# How good are Universal Geneve watches?



## tada

I've been looking around, and it looks like the brand took a hit when it decided to embrace quartz, but I've been looking at some of their mechanical watches, and they're beautiful. Looks like they use all their own in-house movements, great materials, etc. 

Main thing that worries me is that on their site, the latest catalog is from 2008-2009. Are they going to be the RIM of the watch world?


----------



## ymfd181

I don't think they belong in the High End Section


----------



## 5im0n

Vintage Universal Geneve, particularly the Compax versions fetch a pretty sum, check eBay. Many of the chronos date from the 1940s so I would think their build quality is substantial enough to withstand the test of around 70 years in existence. As for new ones I couldn't say, but they are certainly a very respected brand, if not underrated.


----------



## Tick Talk

Uhhh, yeah, their "vintage" pieces have some merit...


----------



## tada

So their new stuff is crap? Just asking since I don't know anything about the brand. I was looking at the watch below and was surprised that it was about the same price as a Seiko with many more complications:


----------



## Tick Talk

"Crap" is very harsh, they simply belong to that large body of Universal Swiss Watches (fitting considering their name, LOL)


----------



## Time Exposure

I think vintage UG is much under-appreciated. I hope others will chime in.

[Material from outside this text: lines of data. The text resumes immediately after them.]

File: src/rtl/axi4_sram_bridge.sv
// AXI4 slave to single-port sync SRAM, one INCR burst at a time; write beats 1/cycle, read beats 1 per 2 cycles.
// Backpressure: wready only in WR_DATA, B and R payloads held until bready/rready, no new AW/AR until IDLE.
module axi4_sram_bridge #(
  parameter int ADDR_WIDTH     = 32,
  parameter int DATA_WIDTH     = 32,
  parameter int ID_WIDTH       = 4,
  parameter int MEM_ADDR_WIDTH = 10
) (
  input  logic                      clk,
  input  logic                      resetn,
  input  logic                      awvalid,
  output logic                      awready,
  input  logic [ADDR_WIDTH-1:0]     awaddr,
  input  logic [ID_WIDTH-1:0]       awid,
  input  logic [7:0]                awlen,
  input  logic                      wvalid,
  output logic                      wready,
  input  logic [DATA_WIDTH-1:0]     wdata,
  input  logic [DATA_WIDTH/8-1:0]   wstrb,
  input  logic                      wlast,
  output logic                      bvalid,
  input  logic                      bready,
  output logic [ID_WIDTH-1:0]       bid,
  output logic [1:0]                bresp,
  input  logic                      arvalid,
  output logic                      arready,
  input  logic [ADDR_WIDTH-1:0]     araddr,
  input  logic [ID_WIDTH-1:0]       arid,
  input  logic [7:0]                arlen,
  output logic                      rvalid,
  input  logic                      rready,
  output logic [DATA_WIDTH-1:0]     rdata,
  output logic [ID_WIDTH-1:0]       rid,
  output logic [1:0]                rresp,
  output logic                      rlast,
  output logic                      mem_en,
  output logic [DATA_WIDTH/8-1:0]   mem_we,
  output logic [MEM_ADDR_WIDTH-1:0] mem_addr,
  output logic [DATA_WIDTH-1:0]     mem_wdata,
  input  logic [DATA_WIDTH-1:0]     mem_rdata
);

  localparam int STRB_W = DATA_WIDTH / 8;
  localparam int L      = $clog2(STRB_W);

  localparam logic [1:0] RESP_OKAY   = 2'b00;
  localparam logic [1:0] RESP_SLVERR = 2'b10;

  typedef enum logic [2:0] {
    IDLE,
    WR_DATA,
    WR_RESP,
    RD_REQ,
    RD_DATA
  } state_t;

  state_t                    state_q, state_d;
  logic                      prio_rd_q, prio_rd_d;
  logic [ID_WIDTH-1:0]       id_q, id_d;
  logic [7:0]                len_q, len_d;
  logic [7:0]                beat_q, beat_d;
  logic [MEM_ADDR_WIDTH-1:0] addr_q, addr_d;
  logic                      oor_q, oor_d;
  logic                      err_q, err_d;
  logic [DATA_WIDTH-1:0]     rdata_q, rdata_d;
  logic                      rfresh_q, rfresh_d;

  logic                      idle;
  logic                      aw_sel, ar_sel;
  logic                      aw_oor, ar_oor;
  logic                      last_beat;
  logic [DATA_WIDTH-1:0]     rd_val;
  logic                      unused_addr;

  assign idle      = (state_q == IDLE);
  assign last_beat = (beat_q == len_q);
  assign aw_oor    = (awaddr >> (MEM_ADDR_WIDTH + L)) != '0;
  assign ar_oor    = (araddr >> (MEM_ADDR_WIDTH + L)) != '0;
  // Sub-word address bits are dropped; only the word index and range test matter.
  assign unused_addr = ^{awaddr, araddr};

  // Contention goes to the side not served last; write wins first after reset.
  assign aw_sel  = awvalid && (!arvalid || !prio_rd_q);
  assign ar_sel  = arvalid && !aw_sel;
  assign awready = resetn && idle && !ar_sel;
  assign arready = resetn && idle && !aw_sel;

  // The first RD_DATA cycle sees the SRAM output directly; later cycles replay the capture.
  assign rd_val = oor_q    ? '0 :
                  rfresh_q ? mem_rdata : rdata_q;

  always_comb begin
    state_d   = state_q;
    prio_rd_d = prio_rd_q;
    id_d      = id_q;
    len_d     = len_q;
    beat_d    = beat_q;
    addr_d    = addr_q;
    oor_d     = oor_q;
    err_d     = err_q;
    rdata_d   = rdata_q;
    rfresh_d  = 1'b0;

    wready    = 1'b0;
    bvalid    = 1'b0;
    bid       = '0;
    bresp     = RESP_OKAY;
    rvalid    = 1'b0;
    rdata     = '0;
    rid       = '0;
    rresp     = RESP_OKAY;
    rlast     = 1'b0;
    mem_en    = 1'b0;
    mem_we    = '0;
    mem_addr  = '0;
    mem_wdata = '0;

    case (state_q)
      IDLE: begin
        if (awvalid && awready) begin
          state_d   = WR_DATA;
          prio_rd_d = 1'b1;
          id_d      = awid;
          len_d     = awlen;
          beat_d    = '0;
          addr_d    = awaddr[MEM_ADDR_WIDTH+L-1:L];
          oor_d     = aw_oor;
          err_d     = 1'b0;
        end else if (arvalid && arready) begin
          state_d   = RD_REQ;
          prio_rd_d = 1'b0;
          id_d      = arid;
          len_d     = arlen;
          beat_d    = '0;
          addr_d    = araddr[MEM_ADDR_WIDTH+L-1:L];
          oor_d     = ar_oor;
          err_d     = 1'b0;
        end
      end

      WR_DATA: begin
        wready = 1'b1;
        if (wvalid) begin
          if (!oor_q) begin
            mem_en    = 1'b1;
            mem_we    = wstrb;
            mem_addr  = addr_q;
            mem_wdata = wdata;
          end
          if (wlast != last_beat) begin
            err_d = 1'b1;
          end
          if (last_beat) begin
            state_d = WR_RESP;
          end else begin
            beat_d = beat_q + 8'd1;
            addr_d = addr_q + MEM_ADDR_WIDTH'(1);
          end
        end
      end

      WR_RESP: begin
        bvalid = 1'b1;
        bid    = id_q;
        bresp  = (oor_q || err_q) ? RESP_SLVERR : RESP_OKAY;
        if (bready) begin
          state_d = IDLE;
        end
      end

      RD_REQ: begin
        if (!oor_q) begin
          mem_en   = 1'b1;
          mem_addr = addr_q;
        end
        rfresh_d = 1'b1;
        state_d  = RD_DATA;
      end

      RD_DATA: begin
        rvalid  = 1'b1;
        rdata   = rd_val;
        rid     = id_q;
        rresp   = oor_q ? RESP_SLVERR : RESP_OKAY;
        rlast   = last_beat;
        rdata_d = rd_val;
        if (rready) begin
          if (last_beat) begin
            state_d = IDLE;
          end else begin
            state_d = RD_REQ;
            beat_d  = beat_q + 8'd1;
            addr_d  = addr_q + MEM_ADDR_WIDTH'(1);
          end
        end
      end

      default: state_d = IDLE;
    endcase
  end

  always_ff @(posedge clk or negedge resetn) begin
    if (!resetn) begin
      state_q   <= IDLE;
      prio_rd_q <= 1'b0;
      id_q      <= '0;
      len_q     <= '0;
      beat_q    <= '0;
      addr_q    <= '0;
      oor_q     <= 1'b0;
      err_q     <= 1'b0;
      rdata_q   <= '0;
      rfresh_q  <= 1'b0;
    end else begin
      state_q   <= state_d;
      prio_rd_q <= prio_rd_d;
      id_q      <= id_d;
      len_q     <= len_d;
      beat_q    <= beat_d;
      addr_q    <= addr_d;
      oor_q     <= oor_d;
      err_q     <= err_d;
      rdata_q   <= rdata_d;
      rfresh_q  <= rfresh_d;
    end
  end

endmodule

Here is what I have heard/read about vintage UG, most of it NOT supported by fact or data:

1) Was exported to US with Patek Philippe, sometimes referred to as the "poor man's Patek" like LeCoultre is sometimes called the "poor man's Vacheron &Constantin."
2) Quality on par with the best "unadjusted" movement makers like LeCoultre, Omega, Longines.
3) Difficult to find parts for repair.

I think the Hodinkee web site favors the vintage chronos in particular. I have owned a few over the years, and currently have a time-only in an 18k case made in the US by the Star Watch Case Co. (presumably to avoid import tariffs). Funny, the case is signed "UNIVERSAL GENÉVE" with the accent over the E in the wrong direction (should be È).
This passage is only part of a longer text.